DATA FOR PROCESSING below:
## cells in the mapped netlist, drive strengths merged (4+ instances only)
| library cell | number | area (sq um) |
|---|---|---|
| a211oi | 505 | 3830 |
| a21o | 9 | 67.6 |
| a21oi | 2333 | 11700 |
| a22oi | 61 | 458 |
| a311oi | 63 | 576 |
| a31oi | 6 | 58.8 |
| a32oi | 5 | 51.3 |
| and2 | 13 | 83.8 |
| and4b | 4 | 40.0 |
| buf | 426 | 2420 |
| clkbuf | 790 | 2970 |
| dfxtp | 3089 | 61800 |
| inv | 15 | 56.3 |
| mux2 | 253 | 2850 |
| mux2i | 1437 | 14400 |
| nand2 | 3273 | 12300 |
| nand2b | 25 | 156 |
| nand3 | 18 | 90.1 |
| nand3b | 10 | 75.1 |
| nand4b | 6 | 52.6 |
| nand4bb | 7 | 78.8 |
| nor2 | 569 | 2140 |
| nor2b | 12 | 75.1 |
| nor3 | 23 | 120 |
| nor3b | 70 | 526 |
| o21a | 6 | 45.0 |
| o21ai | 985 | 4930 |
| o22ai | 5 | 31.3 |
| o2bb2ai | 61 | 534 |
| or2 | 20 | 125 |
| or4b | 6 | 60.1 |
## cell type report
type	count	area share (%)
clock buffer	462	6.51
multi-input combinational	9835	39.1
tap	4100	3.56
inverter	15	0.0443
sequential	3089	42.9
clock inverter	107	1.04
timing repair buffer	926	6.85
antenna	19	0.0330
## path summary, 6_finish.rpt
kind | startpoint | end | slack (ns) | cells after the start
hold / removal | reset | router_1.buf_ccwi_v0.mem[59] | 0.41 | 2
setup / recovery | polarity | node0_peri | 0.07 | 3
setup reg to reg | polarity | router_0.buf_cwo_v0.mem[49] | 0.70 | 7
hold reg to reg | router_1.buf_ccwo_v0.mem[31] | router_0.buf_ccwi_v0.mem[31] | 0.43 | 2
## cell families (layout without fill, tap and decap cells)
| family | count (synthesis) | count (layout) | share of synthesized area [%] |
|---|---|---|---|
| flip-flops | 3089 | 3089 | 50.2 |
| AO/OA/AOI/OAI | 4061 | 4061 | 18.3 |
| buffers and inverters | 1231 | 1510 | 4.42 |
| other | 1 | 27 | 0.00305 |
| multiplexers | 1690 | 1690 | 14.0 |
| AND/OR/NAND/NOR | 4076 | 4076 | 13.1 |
Source: an optimization exercise on an open RTL-to-GDS flow (aim: small area and a short achievable clock period). Production flows keep margins and buffers that such runs may drop. At most, simulation tests tie the RTL to the original design; equivalence was not proved. Power and IR drop assume default switching activity.

== alpha ==
==> module fp_add, before the edit <==
module fp_add (
  input  logic        clk,
  input  logic        rst,
  input  logic        in_vld,
  input  logic [31:0] a,
  input  logic [31:0] b,
  output logic        sum_vld,
  output logic [31:0] sum
);
  localparam bit CUT1 = 1;   
  localparam bit CUT2 = 1;   
  localparam bit CUT3 = 1;   
  localparam bit CUT4 = 1;   
  localparam bit CUT5 = 1;   
  function automatic logic lt32(input logic [31:0] xa, input logic [31:0] ya);
    logic [31:0] g, e;
    integer w, i;
    g = ~xa & ya;
    e = ~(xa ^ ya);
    for (w = 1; w < 32; w = w * 2)
      for (i = 0; i + w < 32; i = i + 2 * w) begin
        g[i] = g[i + w] | (e[i + w] & g[i]);
        e[i] = e[i + w] & e[i];
      end
    lt32 = g[0];
  endfunction
  function automatic logic [7:0] sub8(input logic [7:0] xa, input logic [7:0] ya);
    logic [8:0] g, p;
    logic [7:0] h;
    integer w, i;
    h = xa ^ ~ya;
    g = {xa & ~ya, 1'b1};
    p = {h, 1'b0};
    for (w = 1; w < 9; w = w * 2)
      for (i = 8; i >= 0; i--)
        if ((i / w) % 2 == 1) begin
          g[i] = g[i] | (p[i] & g[(i / w) * w - 1]);
          p[i] = p[i] & p[(i / w) * w - 1];
        end
    sub8 = h ^ g[7:0];
  endfunction
  function automatic logic [24:0] psum25(input logic [24:0] gi, input logic [24:0] pi,
                                         input logic ci);
    logic [25:0] g, p;
    integer w, i;
    g = {gi, ci};
    p = {pi, 1'b0};
    for (w = 1; w < 26; w = w * 2)
      for (i = 25; i >= 0; i--)
        if ((i / w) % 2 == 1) begin
          g[i] = g[i] | (p[i] & g[(i / w) * w - 1]);
          p[i] = p[i] & p[(i / w) * w - 1];
        end
    psum25 = pi ^ g[24:0];
  endfunction
  logic        swap, sub, ls;
  logic [31:0] x, y;
  logic [8:0]  dab, dba;
  logic [7:0]  dd;
  assign dab  = {1'b0, a[30:23]} - {1'b0, b[30:23]};
  assign dba  = {1'b0, b[30:23]} - {1'b0, a[30:23]};
  assign swap = lt32({24'd0, a[30:23]}, {24'd0, b[30:23]});
  assign x    = swap ? b : a;
  assign y    = swap ? a : b;
  assign dd   = dab[8] ? dba[7:0] : dab[7:0];
  assign sub  = a[31] ^ b[31];
  assign ls   = sub & (a[30:23] == b[30:23]) & lt32({9'd0, a[22:0]}, {9'd0, b[22:0]});
  logic        v1, s1, sub1, ls1, far1;
  logic [7:0]  e1;
  logic [22:0] mx1, my1;
  logic [4:0]  d1;
  if (CUT1) begin : g_cut1
    always_ff @(posedge clk) begin
      if (rst) v1 <= 1'b0;
      else     v1 <= in_vld;
      s1   <= ls ? b[31] : x[31];
      e1   <= x[30:23];
      mx1  <= x[22:0];
      my1  <= y[22:0];
      d1   <= dd[4:0];
      far1 <= dd[7:5] != 3'd0;
      sub1 <= sub;
      ls1  <= ls;
    end
  end else begin : g_nocut1
    assign v1   = in_vld;
    assign s1   = ls ? b[31] : x[31];
    assign e1   = x[30:23];
    assign mx1  = x[22:0];
    assign my1  = y[22:0];
    assign d1   = dd[4:0];
    assign far1 = dd[7:5] != 3'd0;
    assign sub1 = sub;
    assign ls1  = ls;
  end
  logic [23:0] ys;
  logic [24:0] xo, yo, gg, pp;
  assign ys = far1 ? 24'd0 : ({1'b1, my1} >> d1);
  assign xo = {2'b01, mx1} ^ {25{ls1}};
  assign yo = {1'b0, ys} ^ {25{sub1 & ~ls1}};
  assign gg = xo & yo;
  assign pp = xo ^ yo;
  logic        v2, s2, c2;
  logic [7:0]  e2;
  logic [24:0] g2, p2;
  if (CUT2) begin : g_cut2
    always_ff @(posedge clk) begin
      if (rst) v2 <= 1'b0;
      else     v2 <= v1;
      s2 <= s1;
      e2 <= e1;
      g2 <= gg;
      p2 <= pp;
      c2 <= sub1;
    end
  end else begin : g_nocut2
    assign v2 = v1;
    assign s2 = s1;
    assign e2 = e1;
    assign g2 = gg;
    assign p2 = pp;
    assign c2 = sub1;
  end
  logic [24:0] u;
  assign u = psum25(g2, p2, c2);
  logic        v3, s3;
  logic [7:0]  e3;
  logic [24:0] u3;
  if (CUT3) begin : g_cut3
    always_ff @(posedge clk) begin
      if (rst) v3 <= 1'b0;
      else     v3 <= v2;
      s3 <= s2;
      e3 <= e2;
      u3 <= u;
    end
  end else begin : g_nocut3
    assign v3 = v2;
    assign s3 = s2;
    assign e3 = e2;
    assign u3 = u;
  end
  logic [24:0] n1, n2, n3;
  logic [2:0]  lzh;
  assign lzh[2] = u3[24:9] == 16'd0;
  assign n1     = lzh[2] ? {u3[8:0], 16'd0} : u3;
  assign lzh[1] = n1[24:17] == 8'd0;
  assign n2     = lzh[1] ? {n1[16:0], 8'd0} : n1;
  assign lzh[0] = n2[24:21] == 4'd0;
  assign n3     = lzh[0] ? {n2[20:0], 4'd0} : n2;
  logic        v4, s4;
  logic [7:0]  e4;
  logic [2:0]  lzh4;
  logic [24:0] n34;
  if (CUT4) begin : g_cut4
    always_ff @(posedge clk) begin
      if (rst) v4 <= 1'b0;
      else     v4 <= v3;
      s4  <= s3;
      e4   <= e3 + 8'd1;
      lzh4 <= lzh;
      n34  <= n3;
    end
  end else begin : g_nocut4
    assign v4  = v3;
    assign s4  = s3;
    assign e4   = e3 + 8'd1;
    assign lzh4 = lzh;
    assign n34  = n3;
  end
  logic [24:0] n4, n5;
  logic [1:0]  lzl;
  assign lzl[1] = n34[24:23] == 2'd0;
  assign n4     = lzl[1] ? {n34[22:0], 2'd0} : n34;
  assign lzl[0] = !n4[24];
  assign n5     = lzl[0] ? {n4[23:0], 1'b0} : n4;
  logic        nz;
  logic [31:0] res;
  assign nz  = n5[24];
  assign res = {s4 & nz, sub8(e4, {3'd0, lzh4, lzl}) & {8{nz}}, n5[23:1]};
  if (CUT5) begin : g_cut5
    always_ff @(posedge clk) begin
      if (rst) sum_vld <= 1'b0;
      else     sum_vld <= v4;
      sum <= res;
    end
  end else begin : g_nocut5
    assign sum_vld = v4;
    assign sum     = res;
  end
endmodule
clock: 3.5 ns
lec_check: 0
abc_area: 1
cap_margin: 20
core_margin: 2
core_utilization: 40
cts_buf_list: sky130_fd_sc_hd__clkbuf_4 sky130_fd_sc_hd__clkbuf_8
cts_cluster_diameter: 50
cts_cluster_size: 16
place_density: 0.6
setup_slack_margin: 1.5
slew_margin: 20
standard.sh (not shown) runs the stock make flow with config.mk's settings and CLKGATE_MAP_FILE= SYNTH_SCRIPT=/design/flow/synth_recipe.tcl, a recipe that flattens the netlist after the stock synthesis.
==> flow/flow/run.sh <==
#!/bin/bash
# The standard layout, with the ports buffered by the smallest plain buffer
# (buf_1) instead of the delay buffer ORFS picks by default.
set -euo pipefail
bash standard.sh BUFFER_PORTS_ARGS="-buffer_cell sky130_fd_sc_hd__buf_1" finish > standard.log 2>&1
For beta, these inputs were changed with respect to alpha:
--- a/flow/design.v
+++ b/flow/design.v
@@ -14,29 +14,14 @@
   localparam bit CUT5 = 1;   
   function automatic logic lt32(input logic [31:0] xa, input logic [31:0] ya);
-    logic [31:0] g, e;
+    logic [31:0] g, k;
     integer w, i;
-    g = ~xa & ya;
-    e = ~(xa ^ ya);
+    g = ~xa & ya;   
+    k = ~xa | ya;   
     for (w = 1; w < 32; w = w * 2)
       for (i = 0; i + w < 32; i = i + 2 * w) begin
-        g[i] = g[i + w] | (e[i + w] & g[i]);
-        e[i] = e[i + w] & e[i];
+        g[i] = g[i + w] | (k[i + w] & g[i]);
+        k[i] = k[i + w] & k[i];
       end
     lt32 = g[0];
-  endfunction
-  function automatic logic [7:0] sub8(input logic [7:0] xa, input logic [7:0] ya);
-    logic [8:0] g, p;
-    logic [7:0] h;
-    integer w, i;
-    h = xa ^ ~ya;
-    g = {xa & ~ya, 1'b1};
-    p = {h, 1'b0};
-    for (w = 1; w < 9; w = w * 2)
-      for (i = 8; i >= 0; i--)
-        if ((i / w) % 2 == 1) begin
-          g[i] = g[i] | (p[i] & g[(i / w) * w - 1]);
-          p[i] = p[i] & p[(i / w) * w - 1];
-        end
-    sub8 = h ^ g[7:0];
   endfunction
   function automatic logic [24:0] psum25(input logic [24:0] gi, input logic [24:0] pi,
@@ -143,9 +128,11 @@
   logic [24:0] n1, n2, n3;
   logic [2:0]  lzh;
+  logic [3:0] z4;
   assign lzh[2] = u3[24:9] == 16'd0;
+  assign lzh[1] = lzh[2] ? u3[8:1] == 8'd0 : u3[24:17] == 8'd0;
+  assign z4     = {u3[24:21] == 4'd0, u3[16:13] == 4'd0, u3[8:5] == 4'd0, !u3[0]};
+  assign lzh[0] = z4[~lzh[2:1]];
   assign n1     = lzh[2] ? {u3[8:0], 16'd0} : u3;
-  assign lzh[1] = n1[24:17] == 8'd0;
   assign n2     = lzh[1] ? {n1[16:0], 8'd0} : n1;
-  assign lzh[0] = n2[24:21] == 4'd0;
   assign n3     = lzh[0] ? {n2[20:0], 4'd0} : n2;
   logic        v4, s4;
@@ -175,8 +162,16 @@
   assign lzl[0] = !n4[24];
   assign n5     = lzl[0] ? {n4[23:0], 1'b0} : n4;
+  logic [7:0] ea;
+  logic [5:0] eu;
+  logic [2:0] el;
+  logic [7:0] ef;
+  assign ea = {e4[7:2] - {3'd0, lzh4}, e4[1:0]};
+  assign eu = ea[7:2] - 6'd1;
+  assign el = {1'b0, ea[1:0]} - {1'b0, lzl};
+  assign ef = {el[2] ? eu : ea[7:2], el[1:0]};
   logic        nz;
   logic [31:0] res;
   assign nz  = n5[24];
-  assign res = {s4 & nz, sub8(e4, {3'd0, lzh4, lzl}) & {8{nz}}, n5[23:1]};
+  assign res = {s4 & nz, ef & {8{nz}}, n5[23:1]};
   if (CUT5) begin : g_cut5
     always_ff @(posedge clk) begin
## What came out
beta gives less buffers inserted during post-CTS setup optimization than alpha did. Via count: beta vs alpha up about 5%. Going from alpha to beta, combinational power shrank by a few percent. Sort alpha and beta by core area asc -> top: alpha. Relative to alpha, beta degrades synthesized area. On share of cell area taken by multi-input logic gates, the lower figure sits with beta, not alpha. beta against alpha: global-route usage barely changed, sequential cell fraction of total power dropped 0.4 points.
Function not checked in beta: the RTL went through the layout flow alone.

## afterwards: timing with drivers on the ports
No port has a modelled driver above. Below, the same layouts with a new extraction and two added sets of constraints. Step 1 sets driving cells, clkbuf_16 on the clock port and buf_2 on the other inputs (assumed; they add their load-dependent delay and slew). Step 2 adds t to the input delays and takes it off the output delays; t is the mean of the earliest and latest rising clock arrival at the registers after step 1. Input paths then give back, and output paths get back, about the clock's delay inside the block. a / b / c = ideal ports / drivers / drivers and shift; a / b = the first two.
run | t (ns) | setup slack, ns | worst setup path after step 2 | worst slew at a driven data input, ns
alpha | 0.595 | 1.422 / 1.422 / 1.002 | input to register | 0.05
beta | 0.601 | 1.405 / 1.405 / 0.868 | input to register | 0.06
After both steps every run listed still meets setup and hold. The setup slack of beta, which loses most, moves by 0.000 ns with the drivers and by -0.537 ns with both steps.
Background: an optimization exercise with open tools, aiming at small area and a short achievable clock period. Do not read the settings as production practice.
The RTL was checked by simulation tests, not by an equivalence proof against the original design.
No activity file was given, so power comes from the tool's default toggle rates.

File: design/flow/config.mk
export PLATFORM = sky130hd
export DESIGN_NAME = uart_top
export DESIGN_NICKNAME = uart_top
export VERILOG_FILES = /design/flow/design.v
export SDC_FILE = /design/flow/constraint.sdc
export NUM_CORES = 8
export LEC_CHECK = 0
export ABC_AREA = 1
export CAP_MARGIN = 20
export CORE_MARGIN = 2
export CORE_UTILIZATION = 40
export CTS_BUF_LIST = sky130_fd_sc_hd__clkbuf_8
export CTS_CLUSTER_DIAMETER = 100
export CTS_CLUSTER_SIZE = 30
export SLEW_MARGIN = 20
File: design/flow/constraint.sdc
create_clock -name core_clock -period 72.0 [get_ports {clk}]
set_input_delay 14.4000 -clock core_clock [delete_from_list [all_inputs] [get_ports {clk}]]
set_output_delay 14.4000 -clock core_clock [all_outputs]
set_load 0.01 [all_outputs]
End of DATA FOR PROCESSING.
■ **YOUR INSTRUCTIONS**: Using the entries above, give again exactly the lines from the line holding "synthesized area [%] |" through the line holding "1690 | 14.0 |". Include both end lines and nothing else.

■ **WRITTEN SOLUTION**:
| family | count (synthesis) | count (layout) | share of synthesized area [%] |
|---|---|---|---|
| flip-flops | 3089 | 3089 | 50.2 |
| AO/OA/AOI/OAI | 4061 | 4061 | 18.3 |
| buffers and inverters | 1231 | 1510 | 4.42 |
| other | 1 | 27 | 0.00305 |
| multiplexers | 1690 | 1690 | 14.0 |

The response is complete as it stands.